The High School Memories I’ll Never Have Thanks to Depression and Anxiety

About six years ago, I was diagnosed with severe anxiety. Things got harder and harder. As the years passed by, I was diagnosed with severe depression. Things were getting worse by the day. It got harder to get out of bed in the morning.

I started to struggle with everyday things, one of them being school. At school, I was always anxious. From sitting in class, to sitting at the lunch table. Always. It got to the point where I missed school two to three of the five days of the week. My work and grades were hurting, and I just wasn’t living up to my full potential.
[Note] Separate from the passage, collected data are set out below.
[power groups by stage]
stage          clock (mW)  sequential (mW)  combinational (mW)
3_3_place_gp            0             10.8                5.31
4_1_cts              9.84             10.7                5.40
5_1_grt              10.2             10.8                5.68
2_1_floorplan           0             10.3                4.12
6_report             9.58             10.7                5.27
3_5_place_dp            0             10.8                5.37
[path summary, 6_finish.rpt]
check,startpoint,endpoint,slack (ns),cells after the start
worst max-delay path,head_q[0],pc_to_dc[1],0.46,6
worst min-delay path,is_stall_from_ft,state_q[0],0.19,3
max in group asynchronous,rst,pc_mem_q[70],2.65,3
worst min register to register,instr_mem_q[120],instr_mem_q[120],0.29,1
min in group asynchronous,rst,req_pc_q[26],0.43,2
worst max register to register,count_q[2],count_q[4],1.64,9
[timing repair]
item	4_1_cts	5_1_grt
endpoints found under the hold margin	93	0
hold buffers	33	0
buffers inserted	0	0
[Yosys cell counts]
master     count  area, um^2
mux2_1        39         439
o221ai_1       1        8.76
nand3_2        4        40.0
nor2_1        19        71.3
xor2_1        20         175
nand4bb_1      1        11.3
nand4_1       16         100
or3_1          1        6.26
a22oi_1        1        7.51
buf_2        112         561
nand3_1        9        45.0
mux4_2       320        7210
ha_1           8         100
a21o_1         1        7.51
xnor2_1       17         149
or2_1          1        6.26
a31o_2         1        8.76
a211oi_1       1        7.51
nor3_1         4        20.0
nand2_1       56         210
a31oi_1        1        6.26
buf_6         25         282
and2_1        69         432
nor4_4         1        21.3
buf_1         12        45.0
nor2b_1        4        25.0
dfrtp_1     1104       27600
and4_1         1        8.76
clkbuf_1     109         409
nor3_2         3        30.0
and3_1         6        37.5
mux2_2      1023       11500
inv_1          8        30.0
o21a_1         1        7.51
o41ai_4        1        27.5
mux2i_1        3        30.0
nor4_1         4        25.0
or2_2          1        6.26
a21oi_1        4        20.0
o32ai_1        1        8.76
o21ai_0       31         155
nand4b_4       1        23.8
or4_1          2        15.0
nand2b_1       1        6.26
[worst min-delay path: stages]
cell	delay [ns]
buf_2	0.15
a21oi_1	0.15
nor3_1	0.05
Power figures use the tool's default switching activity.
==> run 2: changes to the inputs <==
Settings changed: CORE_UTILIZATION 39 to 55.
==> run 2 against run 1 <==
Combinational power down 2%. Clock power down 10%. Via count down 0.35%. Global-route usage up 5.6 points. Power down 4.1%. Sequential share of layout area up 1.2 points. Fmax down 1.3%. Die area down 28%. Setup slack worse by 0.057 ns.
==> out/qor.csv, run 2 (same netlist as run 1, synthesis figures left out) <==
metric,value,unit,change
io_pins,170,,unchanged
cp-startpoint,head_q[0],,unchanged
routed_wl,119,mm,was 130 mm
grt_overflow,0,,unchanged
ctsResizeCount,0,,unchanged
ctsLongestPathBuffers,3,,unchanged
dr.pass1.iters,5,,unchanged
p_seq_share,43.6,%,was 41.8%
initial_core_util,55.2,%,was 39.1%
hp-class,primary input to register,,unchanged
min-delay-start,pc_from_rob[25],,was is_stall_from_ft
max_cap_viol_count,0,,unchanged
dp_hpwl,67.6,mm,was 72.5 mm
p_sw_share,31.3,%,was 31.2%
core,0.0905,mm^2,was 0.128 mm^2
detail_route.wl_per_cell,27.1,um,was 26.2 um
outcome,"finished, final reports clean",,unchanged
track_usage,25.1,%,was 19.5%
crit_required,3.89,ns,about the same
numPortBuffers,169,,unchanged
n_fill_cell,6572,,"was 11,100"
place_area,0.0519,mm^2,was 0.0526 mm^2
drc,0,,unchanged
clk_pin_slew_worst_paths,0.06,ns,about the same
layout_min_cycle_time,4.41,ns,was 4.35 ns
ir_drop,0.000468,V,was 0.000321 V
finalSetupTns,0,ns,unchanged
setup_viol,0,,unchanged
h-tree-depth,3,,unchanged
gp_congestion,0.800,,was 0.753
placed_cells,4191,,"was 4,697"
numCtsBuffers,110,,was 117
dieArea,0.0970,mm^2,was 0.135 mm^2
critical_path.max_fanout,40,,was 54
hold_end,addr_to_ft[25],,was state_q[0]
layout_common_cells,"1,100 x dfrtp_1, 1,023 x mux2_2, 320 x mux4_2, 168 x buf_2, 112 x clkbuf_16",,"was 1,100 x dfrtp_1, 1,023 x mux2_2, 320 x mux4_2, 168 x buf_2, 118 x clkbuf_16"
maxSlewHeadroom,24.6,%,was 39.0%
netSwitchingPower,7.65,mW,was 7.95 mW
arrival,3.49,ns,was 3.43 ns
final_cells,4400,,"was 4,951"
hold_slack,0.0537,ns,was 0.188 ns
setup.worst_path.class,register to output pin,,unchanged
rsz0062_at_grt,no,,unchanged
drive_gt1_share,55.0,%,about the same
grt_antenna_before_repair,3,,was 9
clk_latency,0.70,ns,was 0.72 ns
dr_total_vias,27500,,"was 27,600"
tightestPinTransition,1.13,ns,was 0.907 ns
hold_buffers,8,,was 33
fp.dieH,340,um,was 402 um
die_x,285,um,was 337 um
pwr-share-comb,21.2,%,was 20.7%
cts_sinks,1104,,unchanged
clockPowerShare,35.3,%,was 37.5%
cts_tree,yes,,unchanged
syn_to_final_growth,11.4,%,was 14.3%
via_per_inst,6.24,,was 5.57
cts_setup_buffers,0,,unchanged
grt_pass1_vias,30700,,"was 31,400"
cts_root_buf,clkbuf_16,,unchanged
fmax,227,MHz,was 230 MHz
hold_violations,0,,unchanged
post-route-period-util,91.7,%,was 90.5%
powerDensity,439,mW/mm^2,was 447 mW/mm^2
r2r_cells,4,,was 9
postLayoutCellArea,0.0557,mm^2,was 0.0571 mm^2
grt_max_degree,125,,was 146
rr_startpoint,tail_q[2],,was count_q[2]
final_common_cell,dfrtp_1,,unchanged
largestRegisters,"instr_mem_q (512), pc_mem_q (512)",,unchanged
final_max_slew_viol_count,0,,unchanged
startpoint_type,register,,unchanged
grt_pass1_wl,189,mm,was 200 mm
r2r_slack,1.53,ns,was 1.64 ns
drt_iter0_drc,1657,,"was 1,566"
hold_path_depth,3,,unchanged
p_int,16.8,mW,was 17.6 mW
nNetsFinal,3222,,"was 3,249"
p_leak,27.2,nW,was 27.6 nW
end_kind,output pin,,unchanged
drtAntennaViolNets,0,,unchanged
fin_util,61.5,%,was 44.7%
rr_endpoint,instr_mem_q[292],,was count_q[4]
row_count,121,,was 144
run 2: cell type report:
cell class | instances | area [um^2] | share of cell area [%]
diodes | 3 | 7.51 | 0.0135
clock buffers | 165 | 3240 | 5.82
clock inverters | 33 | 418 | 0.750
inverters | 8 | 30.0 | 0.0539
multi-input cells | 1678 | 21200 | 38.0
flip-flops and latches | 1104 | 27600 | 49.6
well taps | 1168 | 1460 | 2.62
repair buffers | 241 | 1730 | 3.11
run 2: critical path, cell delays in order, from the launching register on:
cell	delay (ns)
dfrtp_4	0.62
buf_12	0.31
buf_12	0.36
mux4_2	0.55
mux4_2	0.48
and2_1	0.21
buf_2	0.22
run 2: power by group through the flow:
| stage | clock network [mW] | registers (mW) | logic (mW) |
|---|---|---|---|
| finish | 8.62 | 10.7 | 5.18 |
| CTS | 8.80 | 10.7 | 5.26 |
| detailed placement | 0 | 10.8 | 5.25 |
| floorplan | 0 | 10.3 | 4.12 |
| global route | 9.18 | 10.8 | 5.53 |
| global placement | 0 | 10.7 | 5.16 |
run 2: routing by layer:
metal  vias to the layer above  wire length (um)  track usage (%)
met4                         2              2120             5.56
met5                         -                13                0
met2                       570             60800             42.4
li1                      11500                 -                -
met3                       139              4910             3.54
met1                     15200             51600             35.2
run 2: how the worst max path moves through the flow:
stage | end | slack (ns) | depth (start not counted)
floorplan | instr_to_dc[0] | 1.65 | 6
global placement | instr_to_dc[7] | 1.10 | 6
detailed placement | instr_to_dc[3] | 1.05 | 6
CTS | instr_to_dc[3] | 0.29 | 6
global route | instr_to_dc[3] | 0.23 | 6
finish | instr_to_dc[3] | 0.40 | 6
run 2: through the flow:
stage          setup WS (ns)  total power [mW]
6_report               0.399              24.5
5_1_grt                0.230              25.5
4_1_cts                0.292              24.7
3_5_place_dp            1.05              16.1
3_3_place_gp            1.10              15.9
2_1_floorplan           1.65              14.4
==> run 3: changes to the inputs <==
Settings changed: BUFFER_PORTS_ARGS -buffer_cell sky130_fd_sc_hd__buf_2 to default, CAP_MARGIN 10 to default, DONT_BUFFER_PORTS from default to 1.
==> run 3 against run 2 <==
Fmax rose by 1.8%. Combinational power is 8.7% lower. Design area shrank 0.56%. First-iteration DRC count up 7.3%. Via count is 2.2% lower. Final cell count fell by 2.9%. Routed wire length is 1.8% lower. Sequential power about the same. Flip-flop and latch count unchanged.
About a quarter of the way into my sophomore year, I started a program called Homebound, where a teacher brought all my work to my house and helped me with it there. I thought things would instantly be easier.

Yet, I was wrong. My work piled up. I barely finished the 10th grade with good grades. When 11th grade rolled around, my doctor, who was in charge of signing for the Homebound, had ordered me to go back to school.

I tried it. About a month in, it got to the same point, and I couldn’t do it anymore. So I started homeschool, which I thought was a gift from God. I didn’t have to get up early. I wasn’t on anyone’s schedule, and it was a lot better than public school. My anxiety levels were lower and still are now that I’m into my senior year.

I thought I’d never ever miss public school. Yet, now I’m starting to realize that I’ll never get to experience some of the things I never realized would have such a big impact on me. Things you tell your kids or grandkids about like prom or that feeling of “I did it” when I walk across the stage. I’ll just receive my diploma in my mailbox.

I’ll never get to play any sports, be on any academic teams or honor rolls for my senior year. I’ll never get to be a part of any clubs. I can just watch from afar as my friends enjoy their teenage years. I have no high school stories. Even at 17, I’m feeling the pain of not being able to experience all that high school has to offer.

From me to you, don’t let mental illness control you. Don’t let it stop you from doing the things you love. Because of anxiety and depression, these are the things I will never get to experience.